しばらくレオニードは剣を構え、ナウムの消えた廊下を睨む。

 何も起きないことを確かめてから、みなもへ振り返った。
 ナウムを斬りつけた時は怒りの形相を見ていたが、今は心配そうにこちらを見つめている。

「みなも、ケガはないか?!」

「あ、ああ。大丈夫だよ。……まさかアイツと会う羽目になるとは思わなかった」

 急な切り替わりにびっくりして、みなもはレオニードを見つめる。

(……ここまで誰かに心配されたのは、姉さんと離れて以来だな)

 昼間のことも今も、慣れない扱いに戸惑うが、少しだけ懐かしく思えて嬉しい。思わず安堵して力が抜けそうになる。

「そうか……」

 レオニードが目を細めて笑う。本当に心配している気配が分かって、妙にくすぐったい。
 みなもは短剣とつま先の刃をしまい、額ににじんだ冷や汗を拭う。

「顔色が悪くなっているな。怖い思いをさせてすまない」

 言われてみなもは自分の頬に触れると、手に肌の冷たさが伝わった。
 ナウムの顔を思い出し、みなもは眉根を寄せる。

「……別に、怖かった訳じゃない。アイツが変なことを言うから――」

「変なこと? 何を言われたんだ?」

「オレのものになれ、ってさ。……考えるだけでも嫌になる。

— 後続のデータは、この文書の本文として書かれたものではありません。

--- src/rtl/melody_pkg.sv ---
// Shared note codes, tracker state type and a one-hot note decoder.
package melody_pkg;

    localparam logic [3:0] NOTE_C    = 4'd0;
    localparam logic [3:0] NOTE_CS   = 4'd1;
    localparam logic [3:0] NOTE_D    = 4'd2;
    localparam logic [3:0] NOTE_EB   = 4'd3;
    localparam logic [3:0] NOTE_E    = 4'd4;
    localparam logic [3:0] NOTE_F    = 4'd5;
    localparam logic [3:0] NOTE_FS   = 4'd6;
    localparam logic [3:0] NOTE_G    = 4'd7;
    localparam logic [3:0] NOTE_GS   = 4'd8;
    localparam logic [3:0] NOTE_A    = 4'd9;
    localparam logic [3:0] NOTE_BB   = 4'd10;
    localparam logic [3:0] NOTE_B    = 4'd11;
    localparam logic [3:0] NOTE_NONE = 4'd15;

    typedef enum logic [1:0] {
        IDLE  = 2'd0,
        TRACK = 2'd1,
        DONE  = 2'd2
    } mel_state_t;

    // Exactly one bit set gives its index; zero or several bits give NOTE_NONE.
    function automatic logic [3:0] onehot_to_note(input logic [11:0] oh);
        logic [3:0]  code;
        int unsigned hits;
        code = NOTE_NONE;
        hits = 0;
        for (int unsigned i = 0; i < 12; i++) begin
            if (oh[i]) begin
                code = 4'(i);
                hits++;
            end
        end
        return (hits == 1) ? code : NOTE_NONE;
    endfunction

endpackage

--- src/rtl/melody_tracker.sv ---
// One melody: its programmable note row, length, inter-note timer and tracking FSM.
module melody_tracker
    import melody_pkg::*;
#(
    parameter int MAX_LEN     = 16,
    parameter int TIMEOUT_CYC = 50_000_000,
    parameter int W_POS       = $clog2(MAX_LEN + 1),
    parameter int W_IDX       = $clog2(MAX_LEN)
) (
    input  logic             clk,
    input  logic             reset,
    input  logic             ev,
    input  logic [3:0]       note,
    input  logic             prog_we,
    input  logic [W_IDX-1:0] prog_idx,
    input  logic [3:0]       prog_note,
    input  logic             prog_last,
    input  logic             clear,
    output logic [W_POS-1:0] pos,
    output logic             recognized,
    output logic             match_pulse
);

    localparam int W_TMR = $clog2(TIMEOUT_CYC + 1);
    localparam logic [W_TMR-1:0] TMR_LAST = W_TMR'(TIMEOUT_CYC - 1);

    logic [3:0]       tbl [MAX_LEN];
    logic [W_POS-1:0] len;
    mel_state_t       state_q, state_d;
    logic [W_POS-1:0] pos_q, pos_d, pos_inc;
    logic [W_TMR-1:0] timer_q, timer_d;
    logic             pulse_q, pulse_d;
    logic [3:0]       exp_note;

    assign exp_note = tbl[pos_q[W_IDX-1:0]];
    assign pos_inc  = pos_q + W_POS'(1);

    // Melody row and length storage, written by the programming port.
    always_ff @(posedge clk or posedge reset) begin
        if (reset) begin
            tbl <= '{default: NOTE_NONE};
            len <= '0;
        end else if (prog_we) begin
            tbl[prog_idx] <= prog_note;
            if (prog_last)
                len <= W_POS'(prog_idx) + W_POS'(1);
        end
    end

    // FSM, position, timer and pulse registers.
    always_ff @(posedge clk or posedge reset) begin
        if (reset) begin
            state_q <= IDLE;
            pos_q   <= '0;
            timer_q <= '0;
            pulse_q <= 1'b0;
        end else begin
            state_q <= state_d;
            pos_q   <= pos_d;
            timer_q <= timer_d;
            pulse_q <= pulse_d;
        end
    end

    // Next-state logic: programming and clear override any event for this melody.
    always_comb begin
        state_d = state_q;
        pos_d   = pos_q;
        timer_d = timer_q;
        pulse_d = 1'b0;
        if (prog_we || clear) begin
            state_d = IDLE;
            pos_d   = '0;
            timer_d = '0;
        end else begin
            case (state_q)
                IDLE: begin
                    timer_d = '0;
                    if (ev && len != '0 && note == tbl[0]) begin
                        pos_d = W_POS'(1);
                        if (len == W_POS'(1)) begin
                            // A one-note melody completes on its first note.
                            state_d = DONE;
                            pulse_d = 1'b1;
                        end else begin
                            state_d = TRACK;
                        end
                    end
                end
                TRACK: begin
                    if (ev) begin
                        timer_d = '0;
                        if (note == exp_note) begin
                            pos_d = pos_inc;
                            if (pos_inc == len) begin
                                state_d = DONE;
                                pulse_d = 1'b1;
                            end
                        end else if (note == tbl[0]) begin
                            pos_d = W_POS'(1);
                        end else begin
                            state_d = IDLE;
                            pos_d   = '0;
                        end
                    end else if (timer_q == TMR_LAST) begin
                        state_d = IDLE;
                        pos_d   = '0;
                        timer_d = '0;
                    end else if (timer_q != '1) begin
                        timer_d = timer_q + W_TMR'(1);
                    end
                end
                DONE: begin
                    timer_d = '0;
                end
                default: begin
                    state_d = IDLE;
                    pos_d   = '0;
                    timer_d = '0;
                end
            endcase
        end
    end

    assign pos         = pos_q;
    assign recognized  = (state_q == DONE);
    assign match_pulse = pulse_q;

endmodule

--- src/rtl/melody_matcher.sv ---
// Runtime-programmable melody recogniser: N_MEL independent trackers on one note stream.
module melody_matcher
    import melody_pkg::*;
#(
    parameter int N_MEL       = 3,
    parameter int MAX_LEN     = 16,
    parameter int TIMEOUT_CYC = 50_000_000,
    parameter int W_POS       = $clog2(MAX_LEN + 1)
) (
    input  logic                       clk,
    input  logic                       reset,
    input  logic                       note_valid,
    input  logic [3:0]                 note,
    input  logic                       prog_we,
    input  logic [$clog2(N_MEL)-1:0]   prog_mel,
    input  logic [$clog2(MAX_LEN)-1:0] prog_idx,
    input  logic [3:0]                 prog_note,
    input  logic                       prog_last,
    input  logic [N_MEL-1:0]           clear,
    output logic [N_MEL*W_POS-1:0]     pos,
    output logic [N_MEL-1:0]           recognized,
    output logic [N_MEL-1:0]           match_pulse
);

    localparam int W_MEL = $clog2(N_MEL);

    logic ev;

    // NONE and illegal codes 12..14 are not events at all.
    assign ev = note_valid && (note <= NOTE_B);

    for (genvar m = 0; m < N_MEL; m++) begin : g_mel
        logic we_m;
        // Writes addressed beyond N_MEL match no tracker and are dropped.
        assign we_m = prog_we && (prog_mel == W_MEL'(m));

        melody_tracker #(
            .MAX_LEN    (MAX_LEN),
            .TIMEOUT_CYC(TIMEOUT_CYC),
            .W_POS      (W_POS),
            .W_IDX      ($clog2(MAX_LEN))
        ) u_trk (
            .clk        (clk),
            .reset      (reset),
            .ev         (ev),
            .note       (note),
            .prog_we    (we_m),
            .prog_idx   (prog_idx),
            .prog_note  (prog_note),
            .prog_last  (prog_last),
            .clear      (clear[m]),
            .pos        (pos[m*W_POS +: W_POS]),
            .recognized (recognized[m]),
            .match_pulse(match_pulse[m])
        );
    end

endmodule
--- config.mk ---
export PLATFORM = sky130hd
export DESIGN_NAME = melody_matcher
export DESIGN_NICKNAME = d
export VERILOG_FILES = /design/src/rtl/melody_pkg.sv /design/src/rtl/melody_tracker.sv /design/src/rtl/melody_matcher.sv
export SDC_FILE = /design/constraint.sdc
export NUM_CORES = 1
export LEC_CHECK = 0
export BUFFER_PORTS_ARGS = -buffer_cell sky130_fd_sc_hd__buf_4
export CAP_MARGIN = 20
export CELL_PAD_IN_SITES_DETAIL_PLACEMENT = 1
export CELL_PAD_IN_SITES_GLOBAL_PLACEMENT = 1
export CORE_MARGIN = 2
export CORE_UTILIZATION = 50
export CTS_BUF_LIST = sky130_fd_sc_hd__clkbuf_16
export CTS_CLUSTER_DIAMETER = 120
export DETAILED_ROUTE_END_ITERATION = 8
export PLACE_DENSITY_LB_ADDON = 0.2
export SYNTH_ARGS = -nofsm -noshare
export SYNTH_HDL_FRONTEND = slang
export SYNTH_SLANG_ARGS = --single-unit
--- constraint.sdc ---
create_clock -name clk -period 11.7 [get_ports clk]
set_input_delay 1.755 -clock clk [delete_from_list [all_inputs] [get_ports clk]]
set_output_delay 1.755 -clock clk [all_outputs]
set_load 0.05 [all_outputs]
After elaboration in Yosys (flattened, before gate mapping). Cells that the tools add are included. Widths: inputs -> output; s select.

Equal/unequal tests: 44. Bitwise gates (word level): 4. Reductions and logical operators: 30. Multiplexer cells: 98. $add $sub $neg: 7. Magnitude comparators: 6.

Operators with widths (count): $mux 26 (15); $bwmux 64 (3); $add 26x1->26 const B (3); $eq 26x26->1 const B (3); $ne 26x26->1 const B (3); $mux 5 (15); $bmux 4 s4 (3); $mux 2 (24); $pmux 5 s3 (3); $mux 4 (7); $eq 4x4->1 (6); $mux 1 (21); $ge 5x5->1 const B (4); $ne 5x4->1 const B (4); $not 4->5 (4); $pmux 2 s3 (3); $demux 4 s4 (1); $add 5x1->5 const B (3); $eq 5x1->1 const B (3); $eq 5x5->1 (3); $reduce_and 5->1 (3); $reduce_bool 5->1 (3); $logic_and 1x1->1 (11); $ne 5x2->1 const B (2); 16 further kinds (39).

Word-level logic and storage cells: 252. Bits of input ports: 22. Flip-flop bits (word level): 309. Output and inout port bits: 21.

Depth between registers and ports, before layout.
Word-level depth: 9. Gate-level depth with buffers: 10. Depth with buffers taken out: 8.

Modules after synthesis. A second synthesis with hierarchy kept.

Cell total of the unflattened synthesis: 1410. Area total of the unflattened synthesis: 16537.1 sq um.

By module, submodules not included: melody_tracker (g_mel[0].u_trk ...) (cells each 457, area an instance 5454.0 sq um, instances 2, sequential area each 2657.5 sq um); melody_tracker (g_mel[2].u_trk) (cells each 492, area an instance 5591.6 sq um, instances 1, sequential area each 2657.5 sq um); melody_matcher (cells each 4, area an instance 37.5 sq um, instances 1, sequential area each 0.0 sq um).

Worst setup path after synthesis. OpenSTA, ideal clock, no wires.

Kind: input-to-reg. Start: in note[3]. End: reg g_mel[1].u_trk.state_q[0]. Library setup time: 87 ps. Data arrival time: 3673 ps. Required time: 11613 ps. Cell stages on the path: 8. Slack: 7941 ps. Path buffers: 1. Cells stage by stage: buf_1 xnor2_1 nand4_1 o31ai_1 nand2_1 or4_1 or3b_1 o211ai_1.

Word-level cells in the longest chain between the ends: 6. Elaborated cells between the ends (all ways): 15. Those cells by class: order compare (1); eq/ne (6); mux (4); reduce/logical (4).

RTL lines: start, declared (line melody_matcher.sv:13) `input logic [3:0] note,`; $le 4x4->1 (line melody_matcher.sv:30) `assign ev = note_valid && (note <= NOTE_B);`; $logic_and 1x1->1 (line melody_matcher.sv:30); $logic_and 1x1->1 (2 in a row) (line melody_tracker.sv:79) `if (ev && len != '0 && note == tbl[0]) begin`; $ne 3x1->1 (no source line); $reduce_and 5->1 (no source line); end signal, assigned (line melody_tracker.sv:58) `state_q <= state_d;`; end, declared (line melody_tracker.sv:29) `mel_state_t state_q, state_d;`.

Several ways; a longest one is shown, not always the timed one. A chain may end at the register's enable or synchronous reset.

Final worst setup path.
Start: in note[2]. End: reg g_mel[1].u_trk.state_q[0].

Same word-level chain as after synthesis.

==> impl_metrics.csv <==
group,metric,value,unit
status,status,"completed",
routing,drt-pass1-iter-count,4,
final_layout,fin_nets,1416,
power_and_ir_drop,powerDensity,162,nW/um^2
timing,tightest_slew,1060,ps
floorplanning,die_width,184,um
critical_path,critical_path_required,12130,ps
critical_path,crit_type,"in2reg",
timing,period_share,33.3,%
placed_design,place_congestion,0.825,
timing,rsz0062_at_grt,"no",
logic_synthesis,ys_types,77,
timing,max_freq,257,MHz
placed_design,dpl_cell_area,16700,um^2
logic_synthesis,ys_top_cells_by_area,"dfstp_2 (31%), dfrtp_1 (18%), mux2_2 (14%)",
clocking,clkLatencyLatePin,520,ps
clocking,clock-sinks,309,
routing,num_vias,10900,
logic_synthesis,yosysTopAreaCell,"dfstp_2",
logic_synthesis,synthSimpleGateAreaFrac,13.8,%
clocking,cts.path.max_buffers,3,
logic_synthesis,yosys_register_bits,309,
timing,finalSetupTns,0,ps
timing,hold_ws,533,ps
timing,relSlewSlack,29.2,%
logic_synthesis,synth_fa_ha_area_share,0.776,%
clocking,cts_resized,0,
clocking,cts_buffers,36,
final_layout,final_area,17900,um^2
final_layout,fillers,3219,
floorplanning,die_area,33700,um^2
routing,vias_per_cell,6.02,
power_and_ir_drop,internal_power,2.17,mW
logic_synthesis,avgSynthCellArea,11.7,um^2
logic_synthesis,synth_most_common_cell,"mux2_2",
critical_path,crit_chain,"buf_4 > a21boi_1 > nand2b_1 > o31ai_1 > nand2_1 > or4_1 > or3b_1 > o211ai_1",
timing,drv_slew,0,
timing,fin_skew,13.7,ps
timing,finalSetupViolCount,0,
critical_path,critPathSlowestCell,"a21boi_1",
power_and_ir_drop,ir_drop,89.5,uV
logic_synthesis,synth_top_family_by_area,"multiplexers",
logic_synthesis,synth_edf_count,0,
critical_path,start_kind,"input port",
logic_synthesis,synth_compound_gate_area_share,5.73,%
floorplanning,rows,65,
global_routing,gr-total-overflow,0,
final_layout,multiInputGateArea,7730,um^2
logic_synthesis,synth_common_cells,"mux2_2 (199), dfstp_2 (192), nor2_1 (130), dfrtp_1 (117), nand2_1 (86)",
clocking,cts_setup_buffers,0,
logic_synthesis,yosys_most_used_dff,"dfstp_2",
run,maxCapViolations,0,
power_and_ir_drop,power.share.combinational,13.9,%
power_and_ir_drop,switching_share,25.3,%
placed_design,port_buffers,42,
logic_synthesis,synth_area,16100,um^2
logic_synthesis,synth_top_area_share,31.3,%
routing,drt_iter0_drc,521,
timing,hold_violations,0,
power_and_ir_drop,power_frac_seq,45.0,%
routing,wl,39900,um
clocking,h-tree-depth,2,
timing,setup_slack,7800,ps
global_routing,grt_pass1_wl,65200,um
logic_synthesis,synth_nets,1408,
clocking,clkTransAtPathRegs,60,ps
global_routing,antenna_found_initial,0,
placed_design,dp_hpwl,26800,um
clocking,cts_tree,"built",
critical_path,cp_max_fo,15,
critical_path,arrival,4330,ps
logic_synthesis,seq_area_frac_synth,49.4,%
floorplanning,start_util,51.0,%
power_and_ir_drop,leakagePower,7.14,nW
global_routing,grt_max_degree,200,
final_layout,antenna_cells,0,
final_layout,layout-drive-gt1-share,38.5,%
floorplanning,die-height,184,um
critical_path,max_stage_delay,510,ps
global_routing,grt_pass1_vias,11600,
logic_synthesis,synth_mux_area_share,21.8,%
placed_design,dp_slack,7340,ps
logic_synthesis,synthArstFlopShare,100,%
routing,wire_per_inst,22.0,um
routing,drc,0,
final_layout,syn_to_final_growth,11.1,%
logic_synthesis,netlist_instances,1376,
floorplanning,io_pins,43,
clocking,cts_hold_buffers,0,
floorplanning,core,31600,um^2
hold_path,hp-class,"reg2reg",
final_layout,regArea,7970,um^2
power_and_ir_drop,clkPwrFrac,41.1,%
power_and_ir_drop,switching_power,0.736,mW
logic_synthesis,ys_warn_count,0,
global_routing,grt.total_usage,24.5,%
clocking,ctsRootBufferMaster,"clkbuf_16",
routing,ant_nets,0,
logic_synthesis,synth_xor_xnor_area_share,5.87,%
critical_path,end_kind,"flop",
timing,min_period,3900,ps
-- power groups by stage --
stage | logic, mW | clock network (mW) | registers (mW)
2_1_floorplan | 0.314 | 0 | 1.30
5_1_grt | 0.441 | 1.27 | 1.33
3_5_place_dp | 0.404 | 0 | 1.33
6_report | 0.405 | 1.19 | 1.31
4_1_cts | 0.409 | 1.22 | 1.31
3_3_place_gp | 0.391 | 0 | 1.32
-- through the flow --
stage | power [mW] | instances | util, %
finish | 2.91 | 1813 | 56.6
global route | 3.03 | 1813 | 56.6
CTS | 2.94 | 1812 | 56.6
detailed placement | 1.73 | 1747 | 52.6
global placement | 1.71 | 1747 | 52.6
floorplan | 1.62 | 1376 | -
-- worst paths after layout --
kind	cells past startpoint	slack [ps]	from	end
setup / recovery	8	7800	note[2]	g_mel[1].u_trk.state_q[0]
setup reg to reg	8	8280	g_mel[0].u_trk.pos[0]	g_mel[0].u_trk.match_pulse
max in group asynchronous	3	8840	reset	g_mel[0].u_trk.pos[0]
hold reg to reg	2	530	g_mel[0].u_trk.len[3]	g_mel[0].u_trk.len[3]
hold / removal	2	530	g_mel[0].u_trk.len[3]	g_mel[0].u_trk.len[3]
min in group asynchronous	2	1350	reset	g_mel[0].u_trk.timer_q[15]
-- area by class of cell --
type,count,area share [%]
multi-input combinational,972,43.2
clock inverter,27,1.75
timing repair buffer,49,2.11
tap,402,2.81
inverter,16,0.377
sequential,309,44.5
clock buffer,38,5.31
-- layout by cell type (no fill, tap or decap), drive strengths merged, types with 4 or more instances in the layout --
cell	synthesis	layout
nor3b	5	5
or3	16	16
o21ai	39	39
mux2	199	199
and4	9	9
nand2b	7	7
o22ai	16	16
nor4b	7	7
mux2i	48	48
a21oi	22	22
nor2b	11	11
nand3	59	59
nand4	20	20
and2	6	6
clkinv	1	15
nand2	87	87
inv	15	20
xnor2	45	45
buf	26	48
mux4	34	34
dfstp	192	192
and3	15	15
o311ai	5	5
o211ai	7	7
bufinv	0	7
dfrtp	117	117
nor3	21	21
nor4	22	22
nor2	130	130
o2111ai	6	6
or2	4	4
xor2	63	63
or4	8	8
clkbuf	53	39
ha	10	10
nand3b	6	6
-- state kept, by name, indices dropped and copies added (netlist names) --
name,flops
g_mel.u_trk.match_pulse,3
g_mel.u_trk.tbl,192
g_mel.u_trk.timer_q,78
g_mel.u_trk.state_q,6
g_mel.u_trk.pos,15
g_mel.u_trk.len,15
-- logic make-up (layout without fill, tap and decap cells) --
group	count (synthesis)	in the layout
simple gates	440	440
xor+xnor	108	108
mux	281	281
fa+ha+maj	10	10
compound gates	133	133
flops	309	309
buf+inv	95	130
-- critical path: cells and delay by family --
family	cells	cell delay (ps)
buffers and inverters	1	200
AOI/OAI and AO/OA	3	940
and+or+nand+nor	4	1420
-- layer usage --
metal  track usage [%]  part of all wire [%]
met1              34.0                    46
met2              40.6                    49
met3              2.77                   2.5
met4              7.30                   2.7
met5                 0                     0
Power figures use the tool's default switching activity.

そんなことを男相手に言うなんて、趣味が悪いよ」

 一番の動揺は女だと見抜かれた事だが、これも嘘ではない。
 あの男の下に組み敷かれるというのを想像するだけでも吐き気がしてくる。

 心の中でみなもが忌々しく思っていると、レオニードが視線の温度を下げて、ナウムが去ったほうへと瞳を流した。

「あそこで何が何でも斬りつければよかった。次に会った時は、確実に仕留める」

 レオニードにつられ、みなもも同じ方向へ冷めた視線を送る。

「俺も次に会う時は、使える毒を全部使ってやる」

 軽く深呼吸して苛立ちを抑えると、みなもは再びレオニードを見上げた。